Nitrogen trifluoride NF_{3} (which is used, inter alia, for the plasma etching of silicon wafers) is obtainable from tris(trimethylsilyl)amine and fluorine at –40 °C in acetonitrile, suppressing the formation of nitrogen and tetrafluorohydrazine, which are produced as undesirable by-products during the standard synthesis of nitrogen trifluoride from ammonia or ammonium fluoride.

=== Tris(trimethylsilyl)amine intermediate in chemical nitrogen fixation ===
The technical nitrogen fixation was made possible by the Haber-Bosch process, in which nitrogen is converted into ammonia by reductive protonation in the presence of iron catalysts under high pressures (> 150 bar) and temperatures (> 400 °C).

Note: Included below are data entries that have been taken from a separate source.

==> config.mk <==
export PLATFORM = sky130hd
export DESIGN_NAME = integer_string_parser
export DESIGN_NICKNAME = d
export VERILOG_FILES = /design/src/rtl/isp_pkg.sv /design/src/rtl/isp_step.sv /design/src/rtl/integer_string_parser.sv
export SDC_FILE = /design/constraint.sdc
export NUM_CORES = 1
export LEC_CHECK = 0
export BUFFER_PORTS_ARGS = -buffer_cell sky130_fd_sc_hd__buf_2
export CAP_MARGIN = 15
export CORE_MARGIN = 2
export CORE_UTILIZATION = 50
export CTS_CLUSTER_DIAMETER = 80
export DETAILED_ROUTE_END_ITERATION = 16
export PLACE_DENSITY = 0.77
export SYNTH_ARGS = -nofsm -noshare
export SYNTH_HDL_FRONTEND = slang
export SYNTH_SLANG_ARGS = --single-unit
==> constraint.sdc <==
create_clock -name clk_i -period 7.1 [get_ports clk_i]
set_input_delay 0 -clock clk_i [delete_from_list [all_inputs] [get_ports clk_i]]
set_output_delay 0 -clock clk_i [all_outputs]
set_load 0.005 [all_outputs]
==> src/rtl/isp_pkg.sv <==
`timescale 1ns / 1ps
`default_nettype none

package isp_pkg;

  // Longest string the position counter tracks before it saturates
  localparam int unsigned MAX_LEN = 256;
  localparam int unsigned POS_W = $clog2(MAX_LEN + 1);
  localparam logic [POS_W-1:0] POS_MAX = POS_W'(MAX_LEN);

  localparam int unsigned CH_W = 8;
  localparam int unsigned BASE_W = 6;
  localparam int unsigned ACC_W = 64;
  localparam int unsigned END_W = 9;
  localparam logic [BASE_W-1:0] BASE_MAX = 6'd36;
  localparam logic [BASE_W-1:0] RADIX_RESET = 6'd10;

  // Packed widths on the stream ports
  localparam int unsigned IN_DATA_W = 8;
  localparam int unsigned OUT_FIELDS_W = ACC_W + END_W + 2;
  localparam int unsigned OUT_DATA_W = ((OUT_FIELDS_W + 7) / 8) * 8;

  typedef enum logic [2:0] {
    PH_WS     = 3'd0,
    PH_START  = 3'd1,
    PH_ZERO   = 3'd2,
    PH_XSEEN  = 3'd3,
    PH_DIGITS = 3'd4,
    PH_DONE   = 3'd5
  } phase_e;

  typedef struct packed {
    phase_e            phase;
    logic              negative;
    logic [ACC_W-1:0]  acc;
    logic [BASE_W-1:0] base;
    logic [POS_W-1:0]  position;
    logic [POS_W-1:0]  digits_end;
    logic              overflowed;
  } parse_t;

  localparam parse_t PARSE_RESET = '{
    phase:      PH_WS,
    negative:   1'b0,
    acc:        '0,
    base:       '0,
    position:   '0,
    digits_end: '0,
    overflowed: 1'b0
  };

  // Result before the sign is applied
  typedef struct packed {
    logic [ACC_W-1:0] magnitude;
    logic             negative;
    logic [END_W-1:0] end_index;
    logic             error;
    logic             overflow;
  } result_t;

endpackage

`default_nettype wire

==> src/rtl/isp_step.sv <==
`timescale 1ns / 1ps
`default_nettype none

module isp_step (
  input  var isp_pkg::parse_t              st_i,
  input  var logic [isp_pkg::CH_W-1:0]     ch_i,
  input  var logic                         last_i,
  input  var logic [isp_pkg::BASE_W-1:0]   radix_i,
  output isp_pkg::parse_t                  st_o,
  output isp_pkg::result_t                 res_o
);

  localparam logic [isp_pkg::CH_W-1:0] CH_SPACE = 8'h20;
  localparam logic [isp_pkg::CH_W-1:0] CH_TAB   = 8'h09;
  localparam logic [isp_pkg::CH_W-1:0] CH_CR    = 8'h0D;
  localparam logic [isp_pkg::CH_W-1:0] CH_PLUS  = 8'h2B;
  localparam logic [isp_pkg::CH_W-1:0] CH_MINUS = 8'h2D;
  localparam logic [isp_pkg::CH_W-1:0] CH_ZERO  = 8'h30;
  localparam logic [isp_pkg::CH_W-1:0] CH_NINE  = 8'h39;
  localparam logic [isp_pkg::CH_W-1:0] CH_UA    = 8'h41;
  localparam logic [isp_pkg::CH_W-1:0] CH_UZ    = 8'h5A;
  localparam logic [isp_pkg::CH_W-1:0] CH_LA    = 8'h61;
  localparam logic [isp_pkg::CH_W-1:0] CH_LZ    = 8'h7A;
  localparam logic [isp_pkg::CH_W-1:0] CH_UX    = 8'h58;
  localparam logic [isp_pkg::CH_W-1:0] CH_LX    = 8'h78;
  localparam logic [isp_pkg::BASE_W-1:0] BASE_OCT = 6'd8;
  localparam logic [isp_pkg::BASE_W-1:0] BASE_DEC = 6'd10;
  localparam logic [isp_pkg::BASE_W-1:0] BASE_HEX = 6'd16;
  localparam logic [isp_pkg::BASE_W-1:0] BASE_MIN = 6'd2;
  localparam logic [isp_pkg::BASE_W-1:0] BASE_ONE = 6'd1;
  localparam logic [isp_pkg::CH_W-1:0] LETTER_OFS = 8'd10;
  localparam int unsigned PROD_W = isp_pkg::ACC_W + isp_pkg::BASE_W;

  function automatic logic [isp_pkg::BASE_W-1:0] digit_of(logic [isp_pkg::CH_W-1:0] c);
    logic [isp_pkg::CH_W-1:0] v;
    v = {2'b10, isp_pkg::BASE_MAX};
    if (c >= CH_ZERO && c <= CH_NINE) begin
      v = c - CH_ZERO;
    end else if (c >= CH_LA && c <= CH_LZ) begin
      v = c - CH_LA + LETTER_OFS;
    end else if (c >= CH_UA && c <= CH_UZ) begin
      v = c - CH_UA + LETTER_OFS;
    end else begin
      v = {2'b00, isp_pkg::BASE_MAX};
    end
    return v[isp_pkg::BASE_W-1:0];
  endfunction

  function automatic logic base_bad(logic [isp_pkg::BASE_W-1:0] b);
    return (b == BASE_ONE) || (b > isp_pkg::BASE_MAX);
  endfunction

  function automatic logic [isp_pkg::POS_W-1:0] sat_next(logic [isp_pkg::POS_W-1:0] p);
    return (p >= isp_pkg::POS_MAX) ? isp_pkg::POS_MAX : p + 1'b1;
  endfunction

  function automatic logic [isp_pkg::END_W-1:0] to_end(logic [isp_pkg::POS_W-1:0] p);
    logic [isp_pkg::POS_W+isp_pkg::END_W-1:0] ext;
    ext = {{isp_pkg::END_W{1'b0}}, p};
    return ext[isp_pkg::END_W-1:0];
  endfunction

  isp_pkg::parse_t          n;
  isp_pkg::phase_e          ph;
  logic [isp_pkg::BASE_W-1:0] base;
  logic [isp_pkg::BASE_W-1:0] tbase;
  logic [isp_pkg::BASE_W-1:0] dig;
  logic                     start_num;
  logic                     take;
  logic [PROD_W-1:0]        prod;
  logic                     res_err;

  assign dig = digit_of(ch_i);

  always_comb begin
    ph = st_i.phase;
    base = st_i.base;
    // Latch the base on the first byte of a string
    if (st_i.position == '0 && st_i.phase == isp_pkg::PH_WS) begin
      base = radix_i;
      if (base_bad(radix_i)) begin
        ph = isp_pkg::PH_DONE;
      end
    end

    n = st_i;
    n.phase = ph;
    n.base = base;
    start_num = 1'b0;
    take = 1'b0;
    tbase = base;

    case (ph)
      isp_pkg::PH_WS: begin
        if (ch_i == CH_SPACE || (ch_i >= CH_TAB && ch_i <= CH_CR)) begin
          n.phase = isp_pkg::PH_WS;
        end else if (ch_i == CH_PLUS || ch_i == CH_MINUS) begin
          n.negative = (ch_i == CH_MINUS);
          n.phase = isp_pkg::PH_START;
        end else begin
          start_num = 1'b1;
        end
      end
      isp_pkg::PH_START: begin
        start_num = 1'b1;
      end
      isp_pkg::PH_ZERO: begin
        if (ch_i == CH_LX || ch_i == CH_UX) begin
          n.base = BASE_HEX;
          n.phase = isp_pkg::PH_XSEEN;
        end else begin
          tbase = (base == '0) ? BASE_OCT : base;
          n.base = tbase;
          take = 1'b1;
        end
      end
      isp_pkg::PH_XSEEN, isp_pkg::PH_DIGITS: begin
        take = 1'b1;
      end
      default: begin
        n.phase = ph;
      end
    endcase

    if (start_num) begin
      if (ch_i == CH_ZERO && (base == '0 || base == BASE_HEX)) begin
        n.acc = '0;
        n.digits_end = sat_next(st_i.position);
        n.phase = isp_pkg::PH_ZERO;
      end else begin
        tbase = (base == '0) ? BASE_DEC : base;
        n.base = tbase;
        take = 1'b1;
      end
    end

    // One multiply-add per byte; carry bits above 64 flag overflow
    prod = {{isp_pkg::BASE_W{1'b0}}, st_i.acc} * {{isp_pkg::ACC_W{1'b0}}, tbase}
         + {{isp_pkg::ACC_W{1'b0}}, dig};

    if (take) begin
      if (tbase < BASE_MIN || dig >= tbase) begin
        n.phase = isp_pkg::PH_DONE;
      end else begin
        n.overflowed = st_i.overflowed | (|prod[PROD_W-1:isp_pkg::ACC_W]);
        n.acc = prod[isp_pkg::ACC_W-1:0];
        n.digits_end = sat_next(st_i.position);
        n.phase = isp_pkg::PH_DIGITS;
      end
    end

    n.position = sat_next(st_i.position);

    res_err = base_bad(n.base);
    res_o.error = res_err;
    res_o.magnitude = res_err ? '0 : n.acc;
    res_o.negative = n.negative & ~res_err;
    res_o.end_index = res_err ? '0 : to_end(n.digits_end);
    res_o.overflow = n.overflowed & ~res_err;

    // A string ends here: start the next one from scratch
    st_o = last_i ? isp_pkg::PARSE_RESET : n;
  end

endmodule

`default_nettype wire

==> src/rtl/integer_string_parser.sv <==
`timescale 1ns / 1ps
// Streaming integer parser, bases 2 to 36, one byte of a string per beat.
// Slave channel: s_axis_tdata[7:0] carries the byte, s_axis_tlast marks the
// final byte of the string. Each string produces exactly one result beat on
// the master channel when its final byte has been parsed; other bytes give no
// output. Master tdata holds the signed value (two's complement, wrapping
// modulo 2^64), the count of bytes up to the last digit, an invalid-base
// error flag and an overflow flag.
// cfg_we_i/cfg_wdata_i write the radix (0 = detect from prefix). Write it only
// while no string is in flight; each string samples it on its first byte.
// A final byte passes from the input register through the parse step into
// the output register that drives m_axis_tvalid. Throughput: one byte per
// cycle unless a final byte waits on a busy output; the per-byte step is one
// 64x6 multiply-add feeding the accumulator register.
// A stalled master side holds the result in the output register while the
// parser keeps taking bytes of the next string; only a second final byte
// waits, and then the input register backs up to s_axis_tready.
// Reset: radix returns to 10, the parser to its white-space phase, and both
// channel registers empty.
`default_nettype none

module integer_string_parser (
  input  var logic                                clk_i,
  input  var logic                                rst_ni,
  input  var logic                                s_axis_tvalid,
  output logic                                    s_axis_tready,
  input  var logic [isp_pkg::IN_DATA_W-1:0]       s_axis_tdata,  // [7:0] ch
  input  var logic                                s_axis_tlast,  // last
  output logic                                    m_axis_tvalid,
  input  var logic                                m_axis_tready,
  // [63:0] value, [72:64] end_index, [73] error, [74] overflow, [79:75] zero
  output logic [isp_pkg::OUT_DATA_W-1:0]          m_axis_tdata,
  input  var logic                                cfg_we_i,
  input  var logic [isp_pkg::BASE_W-1:0]          cfg_wdata_i
);

  logic [isp_pkg::BASE_W-1:0] radix_q;

  logic                       in_valid_q, in_valid_d;
  logic [isp_pkg::CH_W-1:0]   ch_q;
  logic                       last_q;

  isp_pkg::parse_t            st_q, st_d;
  isp_pkg::result_t           res_d, res_q;
  logic                       out_valid_q, out_valid_d;

  logic                       s_beat;
  logic                       consume;
  logic [isp_pkg::ACC_W-1:0]  value;

  // Radix register
  always_ff @(posedge clk_i or negedge rst_ni) begin
    if (!rst_ni) begin
      radix_q <= isp_pkg::RADIX_RESET;
    end else if (cfg_we_i) begin
      radix_q <= cfg_wdata_i;
    end
  end

  // Parse the held byte unless it ends a string and the result slot is busy
  assign consume = in_valid_q && (!last_q || !out_valid_q || m_axis_tready);
  assign s_axis_tready = !in_valid_q || consume;
  assign s_beat = s_axis_tvalid && s_axis_tready;
  assign in_valid_d = s_beat || (in_valid_q && !consume);

  always_ff @(posedge clk_i or negedge rst_ni) begin
    if (!rst_ni) begin
      in_valid_q <= 1'b0;
    end else begin
      in_valid_q <= in_valid_d;
    end
  end

  // Input register payload
  always_ff @(posedge clk_i) begin
    if (s_beat) begin
      ch_q   <= s_axis_tdata[isp_pkg::CH_W-1:0];
      last_q <= s_axis_tlast;
    end
  end

  isp_step u_step (
    .st_i    (st_q),
    .ch_i    (ch_q),
    .last_i  (last_q),
    .radix_i (radix_q),
    .st_o    (st_d),
    .res_o   (res_d)
  );

  // Parser state: advance on every consumed byte
  always_ff @(posedge clk_i or negedge rst_ni) begin
    if (!rst_ni) begin
      st_q <= isp_pkg::PARSE_RESET;
    end else if (consume) begin
      st_q <= st_d;
    end
  end

  // Output register: load on a final byte, drop once the beat is taken
  always_comb begin
    out_valid_d = out_valid_q && !m_axis_tready;
    if (consume && last_q) begin
      out_valid_d = 1'b1;
    end
  end

  always_ff @(posedge clk_i or negedge rst_ni) begin
    if (!rst_ni) begin
      out_valid_q <= 1'b0;
    end else begin
      out_valid_q <= out_valid_d;
    end
  end

  always_ff @(posedge clk_i) begin
    if (consume && last_q) begin
      res_q <= res_d;
    end
  end

  // Apply the sign after the register to keep the multiply path short
  assign value = res_q.negative ? ('0 - res_q.magnitude) : res_q.magnitude;

  assign m_axis_tvalid = out_valid_q;
  assign m_axis_tdata = {
    {(isp_pkg::OUT_DATA_W - isp_pkg::OUT_FIELDS_W){1'b0}},
    res_q.overflow,
    res_q.error,
    res_q.end_index,
    value
  };

  // An invalid base reports nothing but the error flag
  a_error_clean: assert property (@(posedge clk_i) disable iff (!rst_ni)
    (out_valid_q && res_q.error) |->
      (res_q.magnitude == '0 && res_q.end_index == '0 && !res_q.overflow && !res_q.negative))
    else $error("error result carries value, index or overflow");

  // A final byte leaves the parser ready for a fresh string
  a_clear_after_last: assert property (@(posedge clk_i) disable iff (!rst_ni)
    (consume && last_q) |=>
      (st_q.phase == isp_pkg::PH_WS && st_q.position == '0 && st_q.acc == '0))
    else $error("parser state not cleared after final byte");

  // The digit end never runs ahead of the bytes seen
  a_end_le_pos: assert property (@(posedge clk_i) disable iff (!rst_ni)
    st_q.digits_end <= st_q.position)
    else $error("digit end beyond position");

  // A waiting result is never overwritten
  a_no_overwrite: assert property (@(posedge clk_i) disable iff (!rst_ni)
    (out_valid_q && !m_axis_tready) |-> !(consume && last_q))
    else $error("result register overwritten while stalled");

endmodule

`default_nettype wire
### Word-level counts from Yosys, hierarchy flattened

Cells that the tools add are included.

| word-level totals | value |
|---|---|
| register bits | 186 |
| latch bits | 0 |
| memory bits (writable) | 0 |
| ROM bits | 0 |
| output and inout port bits | 82 |
| memories kept | 0 |

| operators by class | value |
|---|---|
| add/subtract/negate cells | 8 |
| multipliers | 1 |
| div/mod/pow operators | 0 |
| $lt $le $gt $ge | 13 |
| eq/ne operators | 13 |
| shifts and indexed selects | 0 |
| muxes and demuxes | 44 |
| bitwise operators | 4 |
| reductions and logical operators | 33 |

Operator list:

| operator | number |
|---|---|
| 2-to-1 mux 64 bit | 4 |
| 2-to-1 mux 93 bit | 1 |
| 2-to-1 mux 6 bit | 13 |
| adder 70 x 6 -> 70 bit | 1 |
| multiplier 64 x 6 -> 70 bit | 1 |
| 2-to-1 mux 70 bit | 1 |
| subtractor 1 x 64 -> 64 bit, first input constant | 1 |
| == test 8 x 6 -> 1 bit, second input constant | 4 |
| 2-to-1 mux 9 bit | 3 |
| 2-to-1 mux 3 bit | 7 |
| 2-to-1 mux 10 bit | 2 |
| == test 8 x 7 -> 1 bit, second input constant | 2 |
| greater-or-equal comparator 8 x 7 -> 1 bit, second input constant | 2 |
| <= comparator 8 x 7 -> 1 bit, second input constant | 2 |
| adder 6 x 4 -> 6 bit, second input constant | 2 |
| == test 6 x 1 -> 1 bit, second input constant | 2 |
| greater-than comparator 6 bit, second input constant | 2 |
| subtractor 6 bit, second input constant | 2 |
| logical AND 1 bit | 11 |
| logical OR 1 bit | 11 |
| adder 9 x 1 -> 9 bit, second input constant | 1 |
| greater-or-equal comparator 9 bit, second input constant | 1 |
| logical NOT 9 bit | 1 |
| 2-to-1 mux 1 bit | 9 |
| other kinds (22) | 30 |

### Longest topological paths before layout

Gate-level depths: netlist of run 1.

| logic depth | value |
|---|---|
| depth after elaboration | 16 |
| gate-level depth with buffers | 30 |
| depth with buffers taken out | 28 |

### By module

Synthesis of run 1 repeated with hierarchy kept, for this count alone.

| second synthesis, totals | value |
|---|---|
| cells, all modules | 2459 |
| area, all modules | 23550.1 um^2 |

Modules (own cells, without submodules):

| module | instances | cells an instance | area each (um^2) | sequential area each (um^2) |
|---|---|---|---|---|
| isp_step | 1 | 1927 | 15651.3 | 0.0 |
| integer_string_parser | 1 | 532 | 7898.8 | 5082.4 |

### Worst setup path after synthesis of run 1

Ideal clock, no wire load.

| timing path | value |
|---|---|
| kind | flip-flop to flip-flop |
| from | register st_q[16] (netlist bit) |
| to | register res_q (netlist bit m_axis_tdata[74]), data pin |
| arrival | 7285 ps |
| required time | 6824 ps |
| setup slack | -461 ps |
| stages on the path, launching flop included | 28 |
| path buffers | 2 |
| cell sequence | dfrtp_1 -> nor4_1 -> nand4_2 -> or3_1 -> a211oi_1 -> o22ai_1 -> a31o_2 -> clkbuf_1 -> clkbuf_1 -> nand2_1 -> fa_1 -> fa_1 -> inv_1 -> fa_1 -> inv_1 -> fa_1 -> inv_1 -> ha_1 -> o211ai_1 -> o21ai_1 -> a21oi_1 -> o41ai_1 -> a211oi_1 -> nor4_1 -> nor3_1 -> o32a_1 -> nor4b_1 -> a221oi_1 |

RTL lines:

| item | line | RTL |
|---|---|---|
| from (decl) | integer_string_parser.sv:43 | `isp_pkg::parse_t st_q, st_d;` |
| from (signal assigned) | integer_string_parser.sv:94 | `st_q <= isp_pkg::PARSE_RESET;` |
| from (signal assigned) | integer_string_parser.sv:96 | `st_q <= st_d;` |
| to (signal assigned) | integer_string_parser.sv:118 | `res_q <= res_d;` |
| to (decl) | integer_string_parser.sv:44 | `isp_pkg::result_t res_d, res_q;` |

==> results of run 1 <==
## cells by family after synthesis
kind of cell	after synthesis
flops	186
fa+ha+maj	416
simple gates	971
mux	19
compound gates	565
buf+inv	216
xor+xnor	122
other cells	1
## per-stage QoR
stage          setup TNS (ps)  cells  utilization, %
6_report                 -386   3380            62.8
2_1_floorplan               0   2500               -
4_1_cts                  -120   3344            58.7
5_1_grt                 -5910   3380            62.8
3_5_place_dp            -2530   3286            56.6
3_3_place_gp             -141   3286            56.6
## report_power, final
part / switching [uW] / internal (uW)
registers: 184 / 1300
clock network: 534 / 475
logic: 2370 / 1580
total: 3090 / 3350
## worst max-delay path by stage
stage | cells after the start | slack, ps | endpoint
finish | 26 | -150 | m_axis_tdata[74]
global route | 28 | -380 | m_axis_tdata[74]
CTS | 30 | -60 | res_q[66]
detailed placement | 29 | -300 | m_axis_tdata[74]
global placement | 28 | -70 | m_axis_tdata[74]
floorplan | 24 | 7 | m_axis_tdata[74]
## repair_timing
item                                    in CTS  in global routing
buffers inserted                             1                 37
hold endpoints to repair                    69                  0
resized for setup                           22                269
hold buffers                                25                  0
pin swaps                                    3                161
gates cloned                                 0                  5
endpoints found under the setup margin      27                 71
## cells in the final DEF, fill, tap and decap left out, types with 95 or more instances in the layout
cell / count
buf_4: 243
nand2_1: 223
nor2b_1: 136
a21oi_1: 127
and2_1: 247
fa_1: 246
dfrtp_1: 99
nor2_1: 99
ha_1: 103
buf_2: 95
## cells in the mapped netlist (all sizes together) (9+ instances only)
master  instances  area, sq um
a211oi          9         67.6
a21boi         12         93.8
a21o           32          240
a21oi         155          776
a22o           33          289
a22oi          11         82.6
a31oi          16          100
a32o            9         90.1
and2          265         1660
and3           18          113
buf            37          223
clkbuf        103          387
dfrtp          99         2480
edfxtp         85         2550
fa            252         5040
ha            164         2050
inv            76          285
mux2            9          101
mux2i          10          100
nand2         231          870
nand2b         10         62.6
nand3          70          350
nand4          25          163
nor2          107          402
nor2b         139          870
nor3           37          190
nor4           13         81.3
o211ai         10         75.1
o21a           23          173
o21ai         148          741
o21bai         21          158
o31ai          26          210
o41ai          13          133
or3            23          149
xnor2          94          823
xor2           28          245
## state kept, by name (all words and copies together) (netlist names)
| signal | cells |
|---|---|
| m_axis_tdata | 11 |
| res_q | 65 |
| ch_q | 8 |
| m_axis_tvalid | 1 |
| radix_q | 6 |
| st_q | 93 |
| in_valid_q | 1 |
| last_q | 1 |
## final cells by class
type,instances,share of cell area (%)
diodes,1,0.00874
clock buffers,18,1.50
clock inverters,14,0.620
inverters,76,1.00
multi-input cells,2098,66.1
flip-flops and latches,186,17.7
well taps,600,2.62
repair buffers,387,10.4
## per-layer routing
layer  wire length (microns)  track usage, %
met1                   29900            41.0
met2                   34400            48.5
met3                    7390            7.85
met4                    2140            7.84
met5                      13               0
## critical path: stages (launching register included)
cell and delay, ps:
dfrtp_1 430, nor4_4 370, nand4_4 170, buf_6 170, mux2_4 320, nor3_4 230
nand3_2 130, o21ai_4 300, clkbuf_16 230, buf_12 110, clkbuf_16 140, and2_4 140
fa_1 430, fa_2 590, fa_2 450, ha_4 170, ha_1 290, a21o_1 200
a21o_1 180, a21oi_2 150, o2111ai_1 130, and3_4 220, a221o_1 360, a22o_1 260
o32a_1 360, nor4b_2 270, a221oi_1 140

In chemical nitrogen fixation (i.e., the transformation of atmospheric nitrogen under normal conditions into reactive starting materials for chemical syntheses, usually also ammonia), tris(trimethylsilyl)amine plays an important role in the so-called reductive silylation, since it is hydrolyzed with water to ammonia.

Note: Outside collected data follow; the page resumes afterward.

File: src/rtl/keyframe_linear_interpolator_core_defines.svh
// Assertion macros used by the keyframe interpolator controller.
`ifndef KEYFRAME_LINEAR_INTERPOLATOR_CORE_DEFINES_SVH
`define KEYFRAME_LINEAR_INTERPOLATOR_CORE_DEFINES_SVH
// Implication checked on every clock edge outside reset.
`define KLI_ASSERT(lbl, clk, rst_n, prop, msg) \
  lbl: assert property (@(posedge clk) disable iff (!rst_n) (prop)) else $error(msg);
// Plain invariant that must hold even during reset.
`define KLI_ALWAYS(lbl, clk, prop, msg) \
  lbl: assert property (@(posedge clk) (prop)) else $error(msg);
`endif

File: src/rtl/kli_pkg.sv
// Package with shared constants, types and command codes of the interpolator.
package kli_pkg;
  localparam int unsigned MaxKeys     = 16;
  localparam int unsigned MaxChannels = 4;
  localparam int unsigned KeyIdxW     = $clog2(MaxKeys);
  localparam int unsigned ChanIdxW    = $clog2(MaxChannels);
  localparam int unsigned ValAddrW    = KeyIdxW + ChanIdxW;
  localparam int unsigned TimeW       = 16;
  localparam int unsigned ValueW      = 32;
  localparam int unsigned CfgIdxW     = 2;
  localparam int unsigned CfgDataW    = 5;

  localparam logic CmdWrite = 1'b0;
  localparam logic CmdQuery = 1'b1;

  localparam logic [CfgIdxW-1:0] CfgLoopEnable   = 2'd0;
  localparam logic [CfgIdxW-1:0] CfgKeyCount     = 2'd1;
  localparam logic [CfgIdxW-1:0] CfgChannelCount = 2'd2;

  typedef struct packed {
    logic                command;
    logic [1:0]          channel_sel;
    logic [3:0]          key_index;
    logic [TimeW-1:0]    key_time;
    logic signed [ValueW-1:0] key_value;
    logic [TimeW-1:0]    query_time;
  } in_item_t;

  typedef struct packed {
    logic [1:0]               out_channel;
    logic signed [ValueW-1:0] out_value;
    logic                     last;
  } out_item_t;

  typedef enum logic [3:0] {
    StIdle, StModStart, StModWait, StLastRd, StSearchRd, StSearchCmp,
    StValRd, StValLatch, StDivStart, StDivWait, StEmit
  } ctrl_state_e;

  // Commands from controller to datapath.
  typedef struct packed {
    logic                load_query;
    logic                do_write;
    logic                time_rd;
    logic [KeyIdxW-1:0]  time_addr;
    logic                mod_start;
    logic                mod_take;
    logic                cmp_take;
    logic                val_rd;
    logic [ValAddrW-1:0] val_addr;
    logic                val_take_a;
    logic                div_start;
    logic                emit_load;
    logic                emit_held;
    logic [ChanIdxW-1:0] emit_ch;
    logic                emit_last;
    logic                emit_hold;
  } dp_cmd_t;

  // Status from datapath to controller.
  typedef struct packed {
    logic mod_done;
    logic div_done;
    logic t_lt_key;
    logic t_mod_on;
    logic equal_times;
  } dp_sts_t;
endpackage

$$\ce{ {N2} + {6e^-} ->[\ce{Catalyst:}\ \ce{Mo},\ \ce{Fe},\ \ce{Co}]}
\begin{cases}
\ce{->[\ce{H+}]} &\ce{2NH3}\\{}\\
\ce{->[\ce{R3Si-X}][-\,\ce{X-}]} &\ce{2N(SiR3)3}
\end{cases}$$
As early as 1895 it was observed that metallic lithium reacts with nitrogen to lithium nitride at room temperature. In 1972, K. Shiina observed that lithium (as an electron donor) forms with trimethylsilyl chloride under darkening tris(trimethylsilyl)amine in the presence of chromium(III) chloride as a catalyst at room temperature with the nitrogen used for inerting.
$\ce{N2 + 6Me3SiCl + 6}\,{\color{NavyBlue}\ce{Li}}\ \ce{->[\ce{CrCl3}] 2N(SiMe3)3 + 6}\,{\color{NavyBlue}\ce{Li}}\ce{Cl}$
More recently, for the reductive silylation of N_{2}, sodium has been used instead of lithium as the electron donor and molybdenum and iron compounds (such as pentacarbonyl iron or ferrocenes) as catalysts, up to 34 equivalents of N(Me_{3}Si)_{3} could be obtained per iron atom in the catalyst.

$\ce{N2 + 6Me3SiCl + 6}\,{\color{Red}\ce{Na}}\ \ce{->[\ce{Fe-catalyst}] 2N(SiMe3)3 + 6}\,{\color{Red}\ce{Na}}\ce{Cl}$
With a molybdenum-ferrocene complex as catalyst, a turnover number of up to 226 could be achieved.

$${\color{Red}\ce{N2}} + {\color{NavyBlue}\ce{Me3Si}}\ce{{Cl} + Na ->[\ce{Mo/Fe-catalyst}.][\ce{RT}\atop (1\ \ce{atm})]}\
{\color{Red}\ce{N}}{\color{NavyBlue}\ce{(Me3Si)3}}$$
The catalytic productivity of the catalysts for chemical nitrogen fixation developed so far is, despite intensive research, still by magnitude smaller than, for example, the modern polymerization catalysts of the metallocene type or enzymes.